Ever have one of your customers call you about a transaction that failed in some way, or a message that never reached it's destination, or some other problem? Of course you have. And that usually means tracking down the issue through log files, and lots of them. You have a cluster of application servers, sitting behind load balancers, talking to queue managers and legacy systems. Each of which has their own log files to pour over. Did this particular transaction hit node 1 of the cluster, or node 2, 3, 4, ..., X? Did it get to the cluster or fail on the load balancer?
The old way would be to login to each server and grep through logfiles. The new way is Splunk (www.splunk.com). It's a log aggregation and indexing tool with a clever front end to search. Imagine having a Google-like search engine for ALL of your logs, all in one place.

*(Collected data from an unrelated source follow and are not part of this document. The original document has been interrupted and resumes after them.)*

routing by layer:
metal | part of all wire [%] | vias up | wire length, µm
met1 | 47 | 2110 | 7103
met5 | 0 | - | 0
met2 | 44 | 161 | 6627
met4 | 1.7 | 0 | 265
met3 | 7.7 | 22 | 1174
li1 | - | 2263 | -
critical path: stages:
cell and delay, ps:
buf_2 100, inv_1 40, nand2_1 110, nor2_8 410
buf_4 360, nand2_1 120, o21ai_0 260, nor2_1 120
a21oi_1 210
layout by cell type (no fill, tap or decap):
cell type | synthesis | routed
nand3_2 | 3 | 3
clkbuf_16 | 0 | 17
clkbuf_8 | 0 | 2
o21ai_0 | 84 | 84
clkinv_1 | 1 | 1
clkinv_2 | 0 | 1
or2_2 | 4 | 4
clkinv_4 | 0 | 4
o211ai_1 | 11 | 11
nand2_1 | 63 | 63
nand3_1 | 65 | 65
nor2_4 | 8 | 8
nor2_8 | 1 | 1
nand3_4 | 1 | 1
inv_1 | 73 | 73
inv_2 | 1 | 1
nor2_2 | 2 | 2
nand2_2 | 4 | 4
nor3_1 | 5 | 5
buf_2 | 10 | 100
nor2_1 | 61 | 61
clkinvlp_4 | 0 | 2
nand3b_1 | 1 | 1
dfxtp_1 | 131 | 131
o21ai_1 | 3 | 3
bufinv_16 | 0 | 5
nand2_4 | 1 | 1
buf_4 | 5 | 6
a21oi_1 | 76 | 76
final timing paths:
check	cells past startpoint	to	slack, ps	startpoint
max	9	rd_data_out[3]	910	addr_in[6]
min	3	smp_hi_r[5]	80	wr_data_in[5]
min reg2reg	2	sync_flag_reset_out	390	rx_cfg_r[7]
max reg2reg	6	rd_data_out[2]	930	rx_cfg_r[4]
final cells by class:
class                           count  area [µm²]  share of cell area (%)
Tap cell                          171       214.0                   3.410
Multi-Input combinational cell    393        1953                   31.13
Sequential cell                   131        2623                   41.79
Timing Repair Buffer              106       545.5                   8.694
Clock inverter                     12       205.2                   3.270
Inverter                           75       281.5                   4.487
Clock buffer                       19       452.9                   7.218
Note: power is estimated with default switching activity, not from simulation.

I am playing with the free server version (1.1) right now, and it is slick. There is also a pay version that includes more features and support. The front end does a lot with AJAX principles, so you get full features like a popup-menu as you type with possible search terms and the number of occurrences of each, boolean searches for more complex queries, and search results where every term is clickable. For example, hover on a word or phrase in your search results, and every occurrence in the result set highlights. Clicking searches on that term, control-clicking AND's that term to the current search criteria, and control-alt-clicking NOT's that word from the criteria.
The backend is highly configurable. For example, you can set up directory monitors to watch a directory for new files, or set up tailing processors to index a live file in real-time. There are other options as well, but I'm still new at Splunking. I can see already that this can be an invaluable tool for troubleshooting complex systems, though. I definitely would recommend checking it out soon.